Assignment
Transcribe the stretch of entries below from the line with "num_antenna_cells = 0" through the line with "registers | 0", exactly and with both ends included; leave out all other lines.

Provided records

===== flow/design.v =====
`timescale 1ns / 1ps
module alu(
           input [11:0] A,B,   
           input [2:0] OP, 
           output reg [11:0] Z,  
           output reg CarryOut,  
           output reg Sign,  
           output reg OV  
    );
    always @(*) begin 
        case(OP)
            3'd0: if (A[11] == 1'b1) begin
                Z = -A;
					 CarryOut= 1'b0;
					 OV= 1'b0;
                if (A == 12'b1000_0000_0000)
                    OV = 1'b1;
            end else  begin
						CarryOut= 1'b0;
						OV= 1'b0;
                  Z = A;
                 end
            3'd1: Z = B << 1;
            3'd2: begin Z = A & B; OV = 1'b0; end
            3'd3: begin Z = A | B; OV = 1'b0; end
            3'd4: begin Z = A ^ B; OV = 1'b0; end 
            3'd5: begin Z = ~A; OV = 1'b0; end 
            3'd6: begin {CarryOut,Z} = ({1'b0,A} + {1'b0,B}); 
                OV = (A[11] & B[11] & (~Z[11])) | ((~A[11]) & (~B[11]) & Z[11]);
					 end 
            3'd7: begin {CarryOut,Z}= {1'b0,A} - {1'b0,B};
                OV = (A[11] & (~B[11]) & (~Z[11])) | ((~A[11]) & (B[11]) & Z[11]);
					 end
        endcase 
        Sign = Z[11];
    end
endmodule
==> design/flow/design.v <==
`timescale 1ns / 1ps
module cla12 (a, b, cin, sum, cout);
    input [11:0] a, b;
    input cin;
    output reg [11:0] sum;
    output reg cout;
    integer i, j, k;
    reg [11:0] g,p;
    reg [12:0] c;
    reg temp;
    always @(*) begin
        c[0] = cin;
        temp = 1;
        for(i = 0; i < 12; i = i + 1) begin
            g[i] = a[i] & b[i];
            p[i] = a[i] ^ b[i];
            c[i + 1] = g[i] | (p[i] & c[i]);
            sum[i] = p[i] ^ c[i];
        end
        cout = c[12];
    end
endmodule
==> design/flow/run.sh <==
#!/bin/bash
# OpenROAD 26Q1-2900-gdf79404cd8, Yosys 0.63+post, stock flow scripts
make -C /OpenROAD-flow-scripts/flow DESIGN_CONFIG=/design/flow/config.mk WORK_HOME=/design/flow/orfs finish
==> design/flow/config.mk <==
export PLATFORM = sky130hd
export DESIGN_NAME = cla12
export DESIGN_NICKNAME = cla12
export VERILOG_FILES = /design/flow/design.v
export SDC_FILE = /design/flow/constraint.sdc
export NUM_CORES = 4
export LEC_CHECK = 1
export CORE_AREA = 10 10 70 70
export DIE_AREA = 0 0 80 80
==> design/flow/constraint.sdc <==
current_design cla12

set clk_period 9.3
set clk_io_pct 0.2

create_clock -name clk0 -period $clk_period

set non_clock_inputs [all_inputs -no_clocks]
set_input_delay [expr $clk_period * $clk_io_pct] -clock clk0 $non_clock_inputs
set_output_delay [expr $clk_period * $clk_io_pct] -clock clk0 [all_outputs]
==> results.toml <==
# yosys + openroad results
[detailed_routing]
drcViolationCount = 0
num_antenna_cells = 0
num_vias = 305
detailedRoute.firstPassIterationCount = 1
overall_routed_net_length_mm = 1.161
vias_per_cell = 2.877
drt_first_iter_violations = 0
antenna_left = 0
routedWlPerCell_um = 10.95

[synth]
synth.mux.area_fraction_pct = 0
synthesis.area_per_instance_sq_um = 12.63
yosys-dominant-comb-family = "adder cells"
synth.cellmix.adderShare_pct = 86.49
synth-area-yosys_sq_um = 277.8
yosys-stat-cells = 22
netlist_instances = 22
syn_area_sq_um = 277.8
ys_warn_count = 1
xor_area_share_pct = 0
netlist-cell-type-count = 2
synth_sequential_area_ratio_pct = 0
synth_compound_gate_area_share_pct = 0
synthSimpleGateAreaFrac_pct = 0

[cells_and_area]
ff_count = 0
final_layout_size_suffix_gt1_share_pct = 8.333
finalCoreUtilization_pct = 21.32
area_grow_syn2layout_pct = 162.2
clock_buffer_count_in_the_final_layout = 0
final-seq-area_sq_um = 0
final_cells = 106

[final_timing]
grt_setup_unrepaired = "false"
relSlewSlack_pct = 93.02
post_route_fraction_of_the_period_consumed_by_the_critical_path_pct = 97.35
setup-violations-final = 0
finalMaxSlewViolations = 0
final.setup.tns_ps = 0
worstMarginPinSlew_ps = 104.4
max_clock_freq_mhz = 110.5
hold_violations = 0
final.min_clock_period_ps = 9053

[pwr]
power-per-cell-area_mw_per_mm2 = 61.05
power_leakage_nw = 0.2854
irDropWorstVdd_mv = 0.01881

[global_route]
grt_pass1_vias = 349
antenna_found_initial = 0
grt_util_all_layers_pct = 3.199
grt_max_degree = 2
wire_length_of_the_first_global_routing_pass_mm = 1.642
globalRouteOverflowTotal = 0

[flow_run]
openroad.warnings = 32
drv_cap = 0

[floorplanning]
design.die.area_sq_mm = 0.006400
fp_util_pct = 8.132
ioPinCount = 38
die_x_um = 80
floorplan.core_area_sq_mm = 0.003416
placementRows = 21
die_y_um = 80

[setup_path]
critPathMaxFanout = 1
worst_ep_arrival_time_ps = 7190
cp-end-kind = "primary output"
critPathLaunchType = "input pin"
timing_worst_setup_path_type = "in2out"
crit_required_ps = 7440

[placement]
hpwlAfterDp_mm = 1.145
routability_congestion_estimate_from_global_placement = 0.8527
dp_cells = 106
number_of_buffers_added_on_ports = 38

[hold_path]
hp-class = "in2out"

[outcome]
run_status = "completed"
==> report_power, final <==
| group | switching (mW) | leakage (nW) | total [mW] | internal (mW) |
|---|---|---|---|---|
| logic | 0.0117 | 0.285 | 0.0445 | 0.0327 |
| registers | 0 | 0 | 0 | 0 |
| clock network | 0 | 0 | 0 | 0 |
==> critical path: stages <==
cell and delay (ps):
clkdlybuf4s50_1 400, inv_1 80, fa_1 170, inv_1 50, fa_1 370, fa_1 390, fa_2 350, fa_2 340
fa_2 350, fa_1 390, fa_2 350, fa_1 390, fa_2 350, fa_1 360, inv_1 80, fa_1 400
inv_1 60, clkdlybuf4s50_1 460
==> cells by family (layout without fill, tap and decap cells) <==
| kind of cell | after synthesis | after routing |
|---|---|---|
| fa+ha+maj | 12 | 12 |
| buf+inv | 10 | 48 |
==> final timing paths <==
check	startpoint	endpoint	slack [ps]	depth (start not counted)
max	a[0]	sum[11]	250	18
min	cin	sum[0]	4760	5
==> cells in the final DEF, fill, tap and decap left out <==
cell             instances
clkdlybuf4s50_1         38
inv_1                   10
fa_1                     7
fa_2                     5
==> final cells by class <==
type	instances	area (sq um)
Tap cell	46	57.56
Timing Repair Buffer	38	380.4
Inverter	10	37.54
Multi-Input combinational cell	12	252.7
Fill cell	374	2688
==> cells in the mapped netlist <==
library cell	instances	area share [%]
fa_1	12	86
inv_1	10	14
==> routing by layer <==
| layer | part of all wire [%] | GRT usage, % | vias up |
|---|---|---|---|
| met1 | 43 | 3.948 | 136 |
| li1 | - | - | 132 |
| met2 | 26 | 3.692 | 37 |
| met4 | 0 | 0 | 0 |
| met3 | 31 | 3.750 | 0 |
| met5 | 0 | 0 | - |
==> per-stage QoR <==
| stage | total power, mW | hold WS [ps] | setup WS, ps | cell area [sq um] |
|---|---|---|---|---|
| finish | 0.04446 | 4760 | 246.6 | 728.2 |
| global placement | 0.04466 | 4784 | 30.00 | 715.7 |
| floorplan | 0.005597 | 3827 | 1065 | 277.8 |
| CTS | 0.04523 | 4777 | 38.02 | 718.2 |
| global route | 0.05001 | 4818 | 0.4521 | 728.2 |
| detailed placement | 0.04493 | 4776 | 5.214 | 715.7 |
==> repair_timing <==
item                       CTS  global route
buffers inserted             0             0
hold buffers                 0             0
setup endpoints to repair    1             1
gates resized                1             4
Power is estimated from default activity; no workload was simulated.
==> run.sh <==
#!/bin/bash
# OpenROAD 26Q1-2900-gdf79404cd8, Yosys 0.63+post, stock flow scripts
make -C /OpenROAD-flow-scripts/flow DESIGN_CONFIG=/design/flow/config.mk WORK_HOME=/design/flow/orfs finish
==> config.mk <==
export PLATFORM = sky130hd
export DESIGN_NAME = clkDivider
export DESIGN_NICKNAME = clkDivider
export VERILOG_FILES = /design/flow/design.v
export SDC_FILE = /design/flow/constraint.sdc
export NUM_CORES = 4
export LEC_CHECK = 1
export CORE_UTILIZATION = 30
==> constraint.sdc <==
current_design clkDivider

set clk_period 10.4
set clk_io_pct 0.2

create_clock -name clk0 -period $clk_period [get_ports {Clk_Ref}]

set non_clock_inputs [all_inputs -no_clocks]
set_input_delay [expr $clk_period * $clk_io_pct] -clock clk0 $non_clock_inputs
set_output_delay [expr $clk_period * $clk_io_pct] -clock clk0 [all_outputs]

Your response
num_antenna_cells = 0
num_vias = 305
detailedRoute.firstPassIterationCount = 1
overall_routed_net_length_mm = 1.161
vias_per_cell = 2.877
drt_first_iter_violations = 0
antenna_left = 0
routedWlPerCell_um = 10.95

[synth]
synth.mux.area_fraction_pct = 0
synthesis.area_per_instance_sq_um = 12.63
yosys-dominant-comb-family = "adder cells"
synth.cellmix.adderShare_pct = 86.49
synth-area-yosys_sq_um = 277.8
yosys-stat-cells = 22
netlist_instances = 22
syn_area_sq_um = 277.8
ys_warn_count = 1
xor_area_share_pct = 0
netlist-cell-type-count = 2
synth_sequential_area_ratio_pct = 0
synth_compound_gate_area_share_pct = 0
synthSimpleGateAreaFrac_pct = 0

[cells_and_area]
ff_count = 0
final_layout_size_suffix_gt1_share_pct = 8.333
finalCoreUtilization_pct = 21.32
area_grow_syn2layout_pct = 162.2
clock_buffer_count_in_the_final_layout = 0
final-seq-area_sq_um = 0
final_cells = 106

[final_timing]
grt_setup_unrepaired = "false"
relSlewSlack_pct = 93.02
post_route_fraction_of_the_period_consumed_by_the_critical_path_pct = 97.35
setup-violations-final = 0
finalMaxSlewViolations = 0
final.setup.tns_ps = 0
worstMarginPinSlew_ps = 104.4
max_clock_freq_mhz = 110.5
hold_violations = 0
final.min_clock_period_ps = 9053

[pwr]
power-per-cell-area_mw_per_mm2 = 61.05
power_leakage_nw = 0.2854
irDropWorstVdd_mv = 0.01881

[global_route]
grt_pass1_vias = 349
antenna_found_initial = 0
grt_util_all_layers_pct = 3.199
grt_max_degree = 2
wire_length_of_the_first_global_routing_pass_mm = 1.642
globalRouteOverflowTotal = 0

[flow_run]
openroad.warnings = 32
drv_cap = 0

[floorplanning]
design.die.area_sq_mm = 0.006400
fp_util_pct = 8.132
ioPinCount = 38
die_x_um = 80
floorplan.core_area_sq_mm = 0.003416
placementRows = 21
die_y_um = 80

[setup_path]
critPathMaxFanout = 1
worst_ep_arrival_time_ps = 7190
cp-end-kind = "primary output"
critPathLaunchType = "input pin"
timing_worst_setup_path_type = "in2out"
crit_required_ps = 7440

[placement]
hpwlAfterDp_mm = 1.145
routability_congestion_estimate_from_global_placement = 0.8527
dp_cells = 106
number_of_buffers_added_on_ports = 38

[hold_path]
hp-class = "in2out"

[outcome]
run_status = "completed"
==> report_power, final <==
| group | switching (mW) | leakage (nW) | total [mW] | internal (mW) |
|---|---|---|---|---|
| logic | 0.0117 | 0.285 | 0.0445 | 0.0327 |
| registers | 0 | 0 | 0 | 0 |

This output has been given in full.